Miré a mi alrededor. Se me había olvidado la fama de drogadictos que tienen los rockeros. Pero no vi nada sospechoso.

—No te asustes —rio—. Nosotros pertenecemos al straight edge, punk-rock sin drogas. Una vida que tú controlas, tú y nada ni nadie más que tú.

Me miraba como si llevara una mancha en la camisa.

Empecé a correr. Tenía que escapar, que huir. Corría y corría sin moverme del lugar.

—Yo jamás he fumado ni un porro —contesté para escapar de su acusación.

—Me refiero a esa oficina tuya a la que tanto ansías volver… Tú estás en ese momento en que ya no controlas, eres esclava. Has llegado a una situación de adicción en la que necesitas más que la cantidad habitual, pero a la vez odias que sea así. Al final te pasará como al de la canción, te suicidas con una sobredosis, porque no lo puedes parar.

“¿De qué coño me estás hablando? Y le golpeé en el chaleco”. Fue una secuencia que sólo ocurrió en mi mente. En realidad ni me moví. Alguien tenía que decirme aquello.
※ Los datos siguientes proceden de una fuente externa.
## src/include/fm_defines.svh

```systemverilog
`ifndef FM_DEFINES_SVH
`define FM_DEFINES_SVH

// operator slots in one full sequence
`define FM_SLOTS 24

// channels, also the depth of the channel memories
`define FM_CHANNELS 6

// channel code jumped over after code 2
// codes 3 and 7 name no channel
`define FM_CH_SKIP 3'd3

// last channel code before the operator advances
`define FM_CH_LAST 3'd6

`endif

```

## src/logic/fm_pkg.sv

```systemverilog
`default_nettype none

package fm_pkg;

	// one operator slot, channel code in the low bits
	typedef struct packed {
		logic [1:0] op;
		logic [2:0] ch;
	} slot_t;

	typedef enum logic [3:0] {
		REG_DT_MUL,
		REG_TL,
		REG_KS_AR,
		REG_AM_D1R,
		REG_D2R,
		REG_D1L_RR,
		REG_SSG,
		REG_FB_ALG,
		REG_FNUM_LO,
		REG_BLOCK_FNHI,
		REG_PAN_PMS,
		REG_KEYON
	} reg_kind_t;

	// host write, only slot.ch counts for channel kinds
	typedef struct packed {
		reg_kind_t  kind;
		slot_t      slot;
		logic [7:0] data;
	} reg_write_t;

	typedef struct packed {
		logic [2:0] dt1;
		logic [3:0] mul;
		logic [6:0] tl;
		logic [1:0] ks;
		logic [4:0] ar;
		logic       amen;
		logic [4:0] d1r;
		logic [4:0] d2r;
		logic [3:0] d1l;
		logic [3:0] rr;
		logic       ssg_en;
		logic [2:0] ssg_eg;
	} op_regs_t;

	// fnum and block only change on the fnum low byte write
	typedef struct packed {
		logic [10:0] fnum;
		logic [2:0]  block;
		logic [2:0]  latch_block;
		logic [2:0]  latch_fnhi;
		logic [2:0]  fb;
		logic [2:0]  alg;
		logic [1:0]  ams;
		logic [2:0]  pms;
	} ch_regs_t;

	typedef struct packed {
		logic [1:0] rl;
	} ch_pan_t;

	typedef struct packed {
		slot_t    slot;
		logic     zero;
		op_regs_t op;
		ch_regs_t ch;
		ch_pan_t  pan;
		logic     keyon;
	} slot_out_t;

endpackage

`default_nettype wire

```

## src/logic/fm_shreg.sv

```systemverilog
`default_nettype none

// rotating memory, each entry comes back after STAGES cycles
module fm_shreg import fm_pkg::*; #(
	parameter type T = slot_t,
	parameter int STAGES = 2,
	parameter T RSTVAL = T'(0)
) (
	input  logic clk,
	input  logic rst,
	input  T     din,
	output T     dout
);

	T stage [STAGES];

	always_ff @(posedge clk) begin
		if (rst) begin
			for (int i = 0; i < STAGES; i++) begin
				stage[i] <= RSTVAL;
			end
		end else begin
			stage[0] <= din;
			for (int i = 1; i < STAGES; i++) begin
				stage[i] <= stage[i-1];
			end
		end
	end

	// oldest entry
	assign dout = stage[STAGES-1];

endmodule

`default_nettype wire

```

## src/logic/fm_slot_counter.sv

```systemverilog
`default_nettype none

`include "fm_defines.svh"

module fm_slot_counter import fm_pkg::*; (
	input  logic  clk,
	input  logic  rst,
	output slot_t slot,
	output logic  zero
);

	slot_t nxt;

	// channel codes run 0,1,2,4,5,6 then the operator steps
	always_comb begin
		nxt = slot;
		if (slot.ch == `FM_CH_LAST) begin
			nxt.op = slot.op + 2'd1;
			nxt.ch = 3'd0;
		end else if (slot.ch + 3'd1 == `FM_CH_SKIP) begin
			nxt.ch = slot.ch + 3'd2;
		end else begin
			nxt.ch = slot.ch + 3'd1;
		end
	end

	always_ff @(posedge clk) begin
		if (rst) begin
			slot <= '0;
		end else begin
			slot <= nxt;
		end
	end

	// start of the 24 slot sequence
	assign zero = (slot == '0);

endmodule

`default_nettype wire

```

## src/logic/fm_write_port.sv

```systemverilog
`default_nettype none

`include "fm_defines.svh"

module fm_write_port import fm_pkg::*; (
	input  logic       clk,
	input  logic       rst,
	input  logic       wr_valid,
	output logic       wr_ready,
	input  reg_write_t wr,
	input  slot_t      cur_slot,
	output logic       apply,
	output reg_write_t cmd
);

	logic       busy;
	reg_write_t held;
	logic [2:0] tgt_ch;
	logic       tgt_bad;
	logic       accept;
	logic       slot_hit;

	// key-on carries its channel in the data byte
	assign tgt_ch = (wr.kind == REG_KEYON) ? wr.data[2:0] : wr.slot.ch;
	assign tgt_bad = (tgt_ch == `FM_CH_SKIP) || (tgt_ch == `FM_CH_SKIP + 3'd4);

	assign wr_ready = !busy;
	assign accept = wr_valid && wr_ready;

	// when the held write may land
	always_comb begin
		case (held.kind)
			REG_FB_ALG, REG_FNUM_LO, REG_BLOCK_FNHI, REG_PAN_PMS: begin
				slot_hit = (held.slot.ch == cur_slot.ch);
			end
			REG_KEYON: begin
				slot_hit = 1'b1;
			end
			default: begin
				slot_hit = (held.slot == cur_slot);
			end
		endcase
	end

	assign apply = busy && slot_hit;
	assign cmd = held;

	always_ff @(posedge clk) begin
		if (rst) begin
			busy <= 1'b0;
		end else if (apply) begin
			busy <= 1'b0;
		end else if (accept && !tgt_bad) begin
			busy <= 1'b1;
		end
	end

	// writes to unused channel codes are dropped here
	always_ff @(posedge clk) begin
		if (accept && !tgt_bad) begin
			held <= wr;
		end
	end

endmodule

`default_nettype wire

```

## src/logic/fm_keyon.sv

```systemverilog
`default_nettype none

`include "fm_defines.svh"

module fm_keyon import fm_pkg::*; (
	input  logic       clk,
	input  logic       rst,
	input  logic       apply,
	input  reg_write_t cmd,
	input  slot_t      cur_slot,
	output logic       keyon
);

	logic [3:0] pend_mask;
	logic [2:0] pend_ch;
	logic       kon_cur;
	logic       kon_nxt;

	// last key-on request, replayed on every pass of its channel
	always_ff @(posedge clk) begin
		if (rst) begin
			pend_mask <= 4'd0;
			pend_ch <= 3'd0;
		end else if (apply && cmd.kind == REG_KEYON) begin
			pend_mask <= cmd.data[7:4];
			pend_ch <= cmd.data[2:0];
		end
	end

	// one mask bit per operator of the channel
	assign kon_nxt = (cur_slot.ch == pend_ch) ? pend_mask[cur_slot.op] : kon_cur;

	fm_shreg #(
		.T(logic),
		.STAGES(`FM_SLOTS),
		.RSTVAL(1'b0)
	) u_kon_mem (
		.clk  (clk),
		.rst  (rst),
		.din  (kon_nxt),
		.dout (kon_cur)
	);

	assign keyon = kon_cur;

endmodule

`default_nettype wire

```

## src/logic/fm_reg.sv

```systemverilog
`default_nettype none

`include "fm_defines.svh"

module fm_reg import fm_pkg::*; (
	input  logic       clk,
	input  logic       rst,
	input  logic       apply,
	input  reg_write_t cmd,
	output slot_t      cur_slot,
	output slot_out_t  slot_out
);

	logic       zero;
	logic [7:0] d;
	logic       keyon;
	op_regs_t   op_cur;
	op_regs_t   op_nxt;
	ch_regs_t   ch_cur;
	ch_regs_t   ch_nxt;
	ch_pan_t    pan_cur;
	ch_pan_t    pan_nxt;

	assign d = cmd.data;

	fm_slot_counter u_cnt (
		.clk  (clk),
		.rst  (rst),
		.slot (cur_slot),
		.zero (zero)
	);

	// operator fields, replaced group by group
	always_comb begin
		op_nxt = op_cur;
		if (apply) begin
			case (cmd.kind)
				REG_DT_MUL: begin
					op_nxt.dt1 = d[6:4];
					op_nxt.mul = d[3:0];
				end
				REG_TL: op_nxt.tl = d[6:0];
				REG_KS_AR: begin
					op_nxt.ks = d[7:6];
					op_nxt.ar = d[4:0];
				end
				REG_AM_D1R: begin
					op_nxt.amen = d[7];
					op_nxt.d1r = d[4:0];
				end
				REG_D2R: op_nxt.d2r = d[4:0];
				REG_D1L_RR: begin
					op_nxt.d1l = d[7:4];
					op_nxt.rr = d[3:0];
				end
				REG_SSG: begin
					op_nxt.ssg_en = d[3];
					op_nxt.ssg_eg = d[2:0];
				end
				default: ;
			endcase
		end
	end

	// channel fields, block and fnum go through the latch
	always_comb begin
		ch_nxt = ch_cur;
		pan_nxt = pan_cur;
		if (apply) begin
			case (cmd.kind)
				REG_BLOCK_FNHI: begin
					ch_nxt.latch_block = d[5:3];
					ch_nxt.latch_fnhi = d[2:0];
				end
				REG_FNUM_LO: begin
					ch_nxt.block = ch_cur.latch_block;
					ch_nxt.fnum = {ch_cur.latch_fnhi, d};
				end
				REG_FB_ALG: begin
					ch_nxt.fb = d[5:3];
					ch_nxt.alg = d[2:0];
				end
				REG_PAN_PMS: begin
					pan_nxt.rl = d[7:6];
					ch_nxt.ams = d[5:4];
					ch_nxt.pms = d[2:0];
				end
				default: ;
			endcase
		end
	end

	fm_shreg #(
		.T(op_regs_t),
		.STAGES(`FM_SLOTS),
		.RSTVAL('0)
	) u_op_mem (
		.clk  (clk),
		.rst  (rst),
		.din  (op_nxt),
		.dout (op_cur)
	);

	fm_shreg #(
		.T(ch_regs_t),
		.STAGES(`FM_CHANNELS),
		.RSTVAL('0)
	) u_ch_mem (
		.clk  (clk),
		.rst  (rst),
		.din  (ch_nxt),
		.dout (ch_cur)
	);

	// both outputs on out of reset
	fm_shreg #(
		.T(ch_pan_t),
		.STAGES(`FM_CHANNELS),
		.RSTVAL(ch_pan_t'(2'b11))
	) u_pan_mem (
		.clk  (clk),
		.rst  (rst),
		.din  (pan_nxt),
		.dout (pan_cur)
	);

	fm_keyon u_kon (
		.clk      (clk),
		.rst      (rst),
		.apply    (apply),
		.cmd      (cmd),
		.cur_slot (cur_slot),
		.keyon    (keyon)
	);

	always_comb begin
		slot_out.slot = cur_slot;
		slot_out.zero = zero;
		slot_out.op = op_cur;
		slot_out.ch = ch_cur;
		slot_out.pan = pan_cur;
		slot_out.keyon = keyon;
	end

endmodule

`default_nettype wire

```

## src/logic/fm_reg_top.sv

```systemverilog
`default_nettype none

module fm_reg_top import fm_pkg::*; (
	input  logic       clk,
	input  logic       rst,
	input  logic       wr_valid,
	output logic       wr_ready,
	input  reg_write_t wr,
	output slot_out_t  slot_out
);

	logic       apply;
	reg_write_t cmd;
	slot_t      cur_slot;

	// host side, holds one write until its slot comes around
	fm_write_port u_wport (
		.clk      (clk),
		.rst      (rst),
		.wr_valid (wr_valid),
		.wr_ready (wr_ready),
		.wr       (wr),
		.cur_slot (cur_slot),
		.apply    (apply),
		.cmd      (cmd)
	);

	fm_reg u_reg (
		.clk      (clk),
		.rst      (rst),
		.apply    (apply),
		.cmd      (cmd),
		.cur_slot (cur_slot),
		.slot_out (slot_out)
	);

endmodule

`default_nettype wire

```

## config.mk

```make
export PLATFORM = sky130hd
export DESIGN_NAME = fm_reg_top
export DESIGN_NICKNAME = d
export VERILOG_FILES = /design/src/logic/fm_pkg.sv /design/src/logic/fm_shreg.sv /design/src/logic/fm_slot_counter.sv /design/src/logic/fm_write_port.sv /design/src/logic/fm_keyon.sv /design/src/logic/fm_reg.sv /design/src/logic/fm_reg_top.sv
export VERILOG_INCLUDE_DIRS = /design/src /design/src/include
export SDC_FILE = /design/constraint.sdc
export NUM_CORES = 1
export LEC_CHECK = 0
export BUFFER_PORTS_ARGS = -buffer_cell sky130_fd_sc_hd__buf_2
export CORE_MARGIN = 5
export CORE_UTILIZATION = 30
export CTS_BUF_LIST = sky130_fd_sc_hd__clkbuf_4 sky130_fd_sc_hd__clkbuf_8
export DETAILED_ROUTE_END_ITERATION = 10
export SKIP_LAST_GASP = 1
export SYNTH_ARGS = -nofsm -noshare
export SYNTH_HDL_FRONTEND = slang
export SYNTH_HIERARCHICAL = 1
export SYNTH_SLANG_ARGS = --single-unit
export TNS_END_PERCENT = 10
```

## constraint.sdc

```tcl
create_clock -name clk -period 6.25 [get_ports clk]
set_clock_uncertainty 0.15 [all_clocks]
set_input_delay 0.3125 -clock clk [delete_from_list [all_inputs] [get_ports clk]]
set_output_delay 0.3125 -clock clk [all_outputs]
set_load 0.01 [all_outputs]
```

; After elaboration in Yosys (flattened, before gate mapping)
; Memories as Yosys holds them, arrays and structs flattened.
; Cells that the tools add are included.
[classes]
n_shift = 0
eq_ne = 19
add_sub_neg = 3
mux = 84
n_reduce_logical = 12
magnitude_cmp = 1
n_mul = 0
bitwise_logic = 60
n_div = 0
[ops]
columns = op, n
row1 = $mux W44, 25
row2 = $mux W31, 7
row3 = $or A1 B1 Y1, 60
row4 = $mux W1, 29
row5 = $mux W7, 3
row6 = $eq A4 B4 Y1 const B, 5
row7 = $mux W6, 3
row8 = $eq A4 B3 Y1 const B, 4
row9 = $mux W2, 8
row10 = $mux W14, 1
row11 = $mux W5, 2
row12 = $eq A4 B2 Y1 const B, 2
row13 = $mux W8, 1
row14 = $eq A3 B2 Y1 const B, 2
row15 = $eq A3 B3 Y1, 2
row16 = $eq A3 B3 Y1 const B, 2
row17 = $mux W3, 2
row18 = $eq A5 B5 Y1, 1
row19 = $logic_not A5 Y1, 1
row20 = $eq A4 B1 Y1 const B, 1
row21 = $logic_and A1 B1 Y1, 4
row22 = $logic_not A4 Y1, 1
row23 = $mux W4, 1
row24 = $reduce_or A2 Y1, 2
row25 = other kinds (9), 10
[totals]
n_memories = 4
inputBits = 20
out_inout_bits = 85
romBits = 0
register_bits = 30
latch_bits = 0
ram_bits = 1278
[memory_table]
columns = memory, words, width, read_ports, rd_ports_with_merged_regs, wr, line
row1 = u_reg.u_op_mem.stage, 24, 44, 24, 0, 24, fm_shreg.sv:15  ; T stage [STAGES];
row2 = u_reg.u_ch_mem.stage, 6, 31, 6, 0, 6, fm_shreg.sv:15
row3 = u_reg.u_kon.u_kon_mem.stage, 24, 1, 24, 0, 24, fm_shreg.sv:15
row4 = u_reg.u_pan_mem.stage, 6, 2, 6, 0, 6, fm_shreg.sv:15

; Depth between registers and ports, before layout
; Gate-level depths: netlist (run 1).
[logic_depth]
depth_word = 6
depth_mapped = 9

; Cells and area by module
; Netlist (run 1), hierarchy kept.
[modules_own_cells]
columns = module, instances, area_per_inst_um2, cells_per_inst, seq_area_each_um2
row1 = fm_shreg (u_reg.u_op_mem), 1, 28863.9, 2273, 21140.3
row2 = fm_shreg (u_reg.u_ch_mem), 1, 5230.0, 423, 3723.6
row3 = fm_reg, 1, 1076.0, 113, 0.0
row4 = fm_shreg (u_reg.u_kon.u_kon_mem), 1, 693.2, 50, 480.5
row5 = fm_write_port, 1, 684.4, 37, 530.5
row6 = fm_keyon, 1, 346.6, 39, 140.1
row7 = fm_shreg (u_reg.u_pan_mem), 1, 335.3, 27, 240.2
row8 = fm_slot_counter, 1, 274.0, 29, 100.1

; Worst setup path before layout (run 1)
; No wires, ideal clock.
[synth_timing]
path_type = flip-flop to flip-flop
startpoint = reg u_wport.held (netlist bit u_wport/cmd[16])
endpoint = mem u_reg/u_ch_mem/stage[0][28] (netlist bit)
stages_incl_launch_ff = 10
setup_time_ps = 114
required_time_ps = 5986
arrival_ps = 2196
slack_ps = 3790
n_path_buf = 2
path_cell_list = edfxtp_1 -> and4b_1 -> a21oi_2 -> o221ai_2 -> nand3b_1 -> or3_1 -> buf_2 -> buf_6 -> mux2_1 -> and2b_1
[synth_lines]
columns = item, line
row1 = "start, declared", fm_write_port.sv:17  ; reg_write_t held;
row2 = "start signal, assigned", fm_write_port.sv:61  ; held <= wr;
row3 = "end, declared", fm_shreg.sv:15

==> out/summary.txt, run 1 <==
Reg area - 26400 sq um
Part of the power in registers - 0.529
Area of the core - 124000 sq um
Net load switching power - 3320 uW
Yosys cell types - 45
Clock share of power - 0.454
# rows - 129
CP startpoint - u_wport/cmd[13]$_DFFE_PP_
Clock buffer depth - 3
Multi-input logic area - 9820 sq um
RSZ-0062 raised after global routing - no
Antenna-violating nets left - 0
Die area - 132000 sq um
CP peak stage delay - 0.70 ns
Htree depth - 4
CTS root buf - clkbuf_8
Worst setup path endpoint - u_reg/u_ch_mem/stage[0][27]$_SDFF_PP0_
Pwr Density - 366 nW/um^2
Syn_nets - 3015
Reg-to-reg setup timing slack - 3.17 ns
1st-iter DRT viols - 1026
Final setup violation count - 0
Cells after synthesis - 2991
Layout cells sized above 1 - 0.169
Worst skew pair latency - 0.82 ns
Register area share after synthesis - 0.703
Worst Max-Slew Pin Slew - 0.993 ns
Combinational Power Share - 0.017
Initial antenna violation count - 9
First-pass GRT wire length - 90500 microns
CTS Buf Count - 197
Final Util - 0.351
Final setup TNS - 0 ns
GR Util met3 - 0.0258
Startpoint types - flip-flop
Mean routed wirelength per cell - 11.5 microns
Gp weighted congestion - 0.731
Period minus WS final - 3.08 ns
GRT met2 Usage - 0.122
Post-route DRC violation count - 0
Critical path depth in cells - 7
Worst setup EP type - flip-flop
Sink Count - 1308
# resized after CTS - 0
Fmax - 325 MHz
Worst Path Buf+Inv - 0
Initial Utilization - 0.303
R2R depth - 7
Vias in the first global route - 17392
WL final - 56200 microns
Max-cap check violation count - 0
Post-CTS setup buffer count - 0
Fillers - 12151
Pint - 12600 uW
GR met1 Demand/Resource - 0.116
CP Cell Sequence - and4b_1, a21oi_2, o221ai_2, nand3b_1, or3_1, mux2_1, nor2b_1
Worst hold path type - primary input to flip-flop
Post-Synthesis Cell Area - 37500 sq um
Vias - 18020
Number of flops mapped to enable cells by yosys - 17
Sw Share - 0.208
Post-DP HPWL - 30500 microns
Fin nets - 3118
Commonest non-fill, non-tap cells in the layout - 1291 x dfxtp_1, 1010 x nor2b_1, 247 x clkbuf_8, 242 x and2b_1, 103 x buf_2
Mapped Avg Cell Area - 12.5 sq um
Slew headroom - 0.338
Status - complete, no violations
Gr ovfl total - 0
Pleak - 0.0181 uW
CTS tree - done
# IOs - 105
Async set or reset register ratio after synthesis - 0
Total iterations of the first detailed-routing run - 4
Reg clk slew, reported paths - 0.06 ns
Die width - 364 microns
GRT Overall Usage - 0.0850
Crit Path Class - flip-flop to flip-flop
Ys flop type - dfxtp_1
Via density - 3.69
CP required - 6.77 ns
Most Used Layer, Global Route - met2
Crit path DAT - 3.59 ns
Crit path max-delay cell type - edfxtp_1
Reg-to-reg startpoint - u_wport/cmd[13]$_DFFE_PP_
Yosys Warn Count - 6
Slew Limit Fails - 0
VDD IR-drop max - 0.154 mV
IO Port Bufs - 104
Worst r2r dst - u_reg/u_ch_mem/stage[0][27]$_SDFF_PP0_
Largest net degree at the start of global routing - 227
Die Span Y - 364 microns
Max Fanout on Critical Path - 19
Final Hold Viols - 0
Final period utilization - 0.493
Commonest non-fill, non-tap cell in the layout - dfxtp_1
FF+latch count, synth - 1308
Area Overhead vs Synth - 16.0%
Cell family with most CP delay - simple AND/OR/NAND/NOR gates
-- flip-flops by register name, summed over array words and instances, names as in the netlist --
| signal | cells |
|---|---|
| u_wport/busy | 1 |
| u_reg/u_cnt/slot | 5 |
| u_reg/u_kon/pend_ch | 3 |
| u_reg/u_kon/pend_mask | 4 |
| u_reg/u_kon/u_kon_mem/stage | 24 |
| u_reg/u_op_mem/stage | 1056 |
| u_reg/u_pan_mem/stage | 12 |
| u_wport/cmd | 17 |
| u_reg/u_ch_mem/stage | 186 |
-- cell type report --
type | instances | area share
Clock buffer | 314 | 0.0897
Timing Repair Buffer | 141 | 0.0220
Inverter | 4 | 0.000345
Tap cell | 1637 | 0.0471
Multi-Input combinational cell | 1442 | 0.226
Clock inverter | 37 | 0.00900
Sequential cell | 1308 | 0.606
Antenna cell | 5 | 0.000288
-- how the worst min path moves through the flow --
| stage | start | to | slack [ns] | cells past startpoint |
|---|---|---|---|---|
| 3_5_place_dp | u_reg/u_pan_mem/stage[0][4]$_SDFF_PP1_ | u_reg/u_pan_mem/stage[0][6]$_SDFF_PP1_ | 0.24 | 1 |
| 6_report | wr[15] | u_wport/cmd[15]$_DFFE_PP_ | 0.1 | 2 |
| 3_3_place_gp | u_reg/u_pan_mem/stage[0][7]$_SDFF_PP1_ | u_reg/u_pan_mem/stage[0][9]$_SDFF_PP1_ | 0.24 | 1 |
| 4_1_cts | wr[8] | u_wport/cmd[8]$_DFFE_PP_ | 0.002 | 2 |
| 2_1_floorplan | rst | u_wport/busy$_SDFFE_PP0P_ | 0.23 | 1 |
| 5_1_grt | wr[13] | u_wport/cmd[13]$_DFFE_PP_ | 0.03 | 2 |
-- power groups by stage --
| stage | clock, uW | sequential (uW) | combinational, uW |
|---|---|---|---|
| 2_1_floorplan | 0 | 8580 | 228 |
| 3_3_place_gp | 0 | 8600 | 269 |
| 3_5_place_dp | 0 | 8600 | 265 |
| 4_1_cts | 7490 | 8420 | 281 |
| 5_1_grt | 7910 | 8410 | 305 |
| 6_report | 7230 | 8420 | 275 |
-- logic make-up after synthesis --
kind of cell	synth area share
muxes	0.0241
and+or+nand+nor	0.230
DFF	0.703
AOI/OAI and AO/OA	0.00374
xor gates and xnor gates	0.00257
adders and majority gates	0.00133
buffers and inverters	0.0355
-- per-stage QoR --
stage                     instance area (sq um)  worst slack, ns  std cells  total power (uW)  hold slack (ns)
after floorplan                           37500             3.79       2991              8800            0.227
after global placement                    38900             3.23       4503              8870            0.237
after detailed placement                  38900             3.21       4503              8870            0.243
after CTS                                 43500             3.20       4883             16200          0.00171
after global routing                      43500             2.98       4884             16600           0.0328
final                                     43500             3.17       4888             15900           0.0990
-- per-layer routing --
| layer | vias up | wire (microns) |
|---|---|---|
| met5 | - | 0 |
| met4 | 0 | 1710 |
| met3 | 97 | 2880 |
| met2 | 278 | 23700 |
| met1 | 8335 | 28000 |
| li1 | 9310 | - |
-- synth_stat cells, drive strengths merged (3+ instances only) --
cell type,number,share of area
a21oi,10,0.0014
and2b,242,0.048
buf,120,0.023
clkbuf,117,0.012
dfxtp,1291,0.69
edfxtp,17,0.014
ha,4,0.0013
inv,4,0.00040
mux2,78,0.024
nand2,5,0.00050
nand2b,3,0.00050
nand3,10,0.0013
nand3b,4,0.00080
nand4b,3,0.00070
nor2,9,0.00097
nor2b,1024,0.17
o21ai,7,0.00093
or2,12,0.0020
xnor2,6,0.0014
xor2,5,0.0012
-- timing repair --
action	CTS	global route
hold buffers	29	0
hold endpoints to repair	134	0
setup endpoints to repair	0	0
Note: power is estimated with default switching activity, not from simulation.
—La canción la escribió Anthony, el cantante, como homenaje a su primer guitarrista Slovak. La letra describe su calvario con la droga hasta alcanzar el punto terminal. La adicción te lo quita todo, la libertad, los amigos, te sume en un estado mental de horror, de pánico, de miedo… hasta acabar con tu vida.

Volví a sentir aquel nudo en el estómago. Aquel pánico patológico que me perseguía de la mañana a la noche. El terror a que me llamara el jefe de zona para decirme que no había alcanzado los objetivos. Ese miedo de sentirme equivocada, de estar haciendo algo mal.

Empecé a correr. Tenía que escapar, que huir. Corría y corría sin moverme del lugar. La respiración era insuficiente para llenar mis pulmones de oxígeno. Iba a ahogarme. Caía por un acantilado y me sumergía en el fondo del mar. Mi cuerpo pesaba como un ancla de hierro y me hundía irremediablemente. Ya no me quedaba aire. Ya no me quedaban amigas, no tenía tiempo para verlas. Recordé las palabras de Alberto, “Verónica, yo te quiero, pero nunca soy tu prioridad”. Me ahogaba porque entendía lo que había querido decirme. El resuello de mi respiración resonaba como el eco y se convertía en una risa tétrica. Jadeaba buscando a Alberto. ¿Dónde había ido? ¿Estaba a tiempo de recuperarlo?

La angustia me sofocaba.

Sudaba.

Grité.

No había nadie. Estaba sola. Ni Alberto, ni mamá.

Sola con mis pesadillas.

Salté de la cama y entré el baño. Me eché agua en la cara para despejarme y apartar aquella horrible pesadilla.

Me miré en el espejo. Se me cortó la respiración.

Unas coordenadas:

37º 46’ 00’’ N
0º 50’ 00’’ O

Estaban tatuadas con tipografía romana en la parte interior de mi muñeca izquierda.